At the same time, including an ANC coil 730 into the system for the purpose of subtracting background noise introduces incoherent noise (e.g., Johnson noise) to the NMR signal measurement, intrinsic to the ANC coil 730 itself. The Johnson noise, N, is equal to √{square root over (4kTR)}, where T is the absolute temperature, k is the Boltzmann constant and R is the resistance of the coil. It can be shown that the fractional increase in incoherent noise

$\frac{N\left(\mathrm{after}\right)}{N\left(\mathrm{before}\right)},$

is equal to

$\sqrt{1+\frac{Z}{\alpha }},$

where Z is

$\frac{T_{\mathrm{ANC}}{R}_{\mathrm{ANC}}}{T_{\mathrm{Main}}{R}_{\mathrm{Main}}+T_{\mathrm{Head}}{R}_{\mathrm{Head}}}.$

The fractional increase can therefore be minimised by configuring the ANC coil(s) 730 with a resistance that is much smaller than the detector coil(s) of the dual use coil 710. Passive cooling elements 1010, described in more detail elsewhere, can also be used to ensure the temperature of the ANC coil 730 is kept to a minimum. It is further noted that the fractional increase in incoherent noise of having an ANC coil 730 in the system is reduced if the operating temperature of the dual use coils 710 increases (all else unchanged).

When comparing an NMR system with the ANC coil 730 with an ideal system without background noise and limited only by Johnson noise (of the detector coils), it can also be shown that the signal-to-noise ratio (SNR) decreases to a value of

$\left(1-\frac{\beta }{\alpha }\right)/\sqrt{1+\frac{Z}{\alpha }}$

times that of the ideal system.

That said, as the background EMI signal power is expected to be much larger than the additional Johnson noise power for the ANC coil, the elimination of the coherent background noise leads to an overall improvement in the SNR of the NMR signal.
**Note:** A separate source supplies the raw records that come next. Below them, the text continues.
==> trial 7 <==
// blockRunner
module blockRunner(
    input wire CLK,              
    input wire RST_BTN,          
    output wire VGA_HS_O,        
    output wire VGA_VS_O,        
    output reg [3:0] VGA_R,      
    output reg [3:0] VGA_G,      
    output reg [3:0] VGA_B,      
    output wire a, ba, c, d, e, f, g,
    output wire a1, ba1, c1, d1, e1, f1, g1,
    output wire a2, ba2, c2, d2, e2, f2, g2,
    output wire a3, ba3, c3, d3, e3, f3, g3,
    input SW0,
    input KEY0,
    input KEY1,
    input KEY2,
    input KEY3
    );
export LEC_CHECK = 0
export ABC_AREA = 1
export CAP_MARGIN = 40
export CORE_MARGIN = 2
export CORE_UTILIZATION = 72
export CTS_CLUSTER_SIZE = 16
export PLACE_DENSITY_LB_ADDON = 0.29
export SETUP_SLACK_MARGIN = -0.27
export SLEW_MARGIN = 20
create_clock -name core_clock -period 4.64 [get_ports {CLK}]
run.sh (not shown) runs the stock make flow with config.mk's settings and CLKGATE_MAP_FILE=.
==> inputs of trial 61, as changes to trial 7 <==
ABC_AREA = default   (was 1)
CAP_MARGIN = 20   (was 40)
CORE_UTILIZATION = 70   (was 72)
CTS_CLUSTER_SIZE = default   (was 16)
PLACE_DENSITY_LB_ADDON = default   (was 0.29)
==> results <==
metric                                                                                              trial 61                   trial 7
Post-synth top area share                                                                             27.59%                    27.02%
Outcome                                                                             finished with violations            did not finish
Stage where the flow stopped                                                                               -  global routing (5_1_grt)
Reasons for failing layout checks                                                       negative setup slack                         -
Ys cells                                                                                               2,824                     3,375
Synthesized instance count                                                                             2,824                     3,375
Synthesized area per cell                                                                          8.979 um2                 7.672 um2
Total standard cell area after synthesis                                                         0.02536 mm2               0.02589 mm2
Final weighted congestion of routability-driven global placement                                      0.9826                     1.041
Post-Synth AOI/OAI Area                                                                               15.83%                    11.49%
Post-synthesis adder-cell area fraction                                                               16.79%                    15.82%
Sequential-to-total area share from yosys stat                                                        35.55%                    34.82%
Total cell area reported by yosys after synthesis                                                0.02536 mm2               0.02589 mm2
Post-synth mux share                                                                                 0.9277%                        0%
Top-count cell post-synth                                                              sky130_fd_sc_hd__ha_1  sky130_fd_sc_hd__nand2_1
Number of gates resized after CTS                                                                        154                       104
Initial core utilization                                                                              71.12%                    72.97%
Cell total after placement                                                                             3,607                     4,045
Number of distinct library cell variants in the gate-level netlist after synthesis                        92                        63
==> flow/design.v <==
module mem_registradores(
  input         clk,
  input         w,
  input  [4:0]  dst1,
  input  [4:0]  src1,
  input  [4:0]  src2,
  output [31:0] v1,
  output [31:0] v2,
  input  [31:0] t1);
reg [31:0] memory [31:0];
assign v1 = memory[src1];
assign v2 = memory[src2];
always @(posedge clk) begin
  if (w) begin
    memory[dst1] <= t1;
  end
end
endmodule
module alu(
  input [31:0] v1,
  input [31:0] v2,
  input [4:0]  op,
  output [31:0] alu_out);
reg [31:0] alu_out_reg;
assign alu_out = alu_out_reg;
always @(v1, v2, op) begin
  case(op)
    0: alu_out_reg = v1 + v2;
    1: alu_out_reg = v1 - v2;
    2: alu_out_reg = v1 * v2;
    3: alu_out_reg = v1 << v2;
    4: alu_out_reg = v1 & v2;
    5: alu_out_reg = v1 | v2;
    default: alu_out_reg = 32'd0;
  endcase
end
endmodule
In most cases, a loss of 1-10% of the SNR caused by the Johnson noise of the ANC coil 730 will be less than the loss caused by background EMI noise.

Similar to the counter-coil 720, the magnetic core 770 carrying the dual use coil at least partially shields the ANC coil 730 from the region of interest 750 and the flap portions 760b help to guide magnetic flux from the image volume 750 away from the ANC coil 730. In an embodiment, the ANC coil 730 is arranged beneath the flap portion 760b and exterior to the magnetic structure 760. Optionally, the ANC coil 730 is wound concentrically around the dual use coil 710. The far field sensitivity of the ANC coil 730 then has a similar spatial profile to the dual-use coil 710, albeit preferably with a scaling factor α>1.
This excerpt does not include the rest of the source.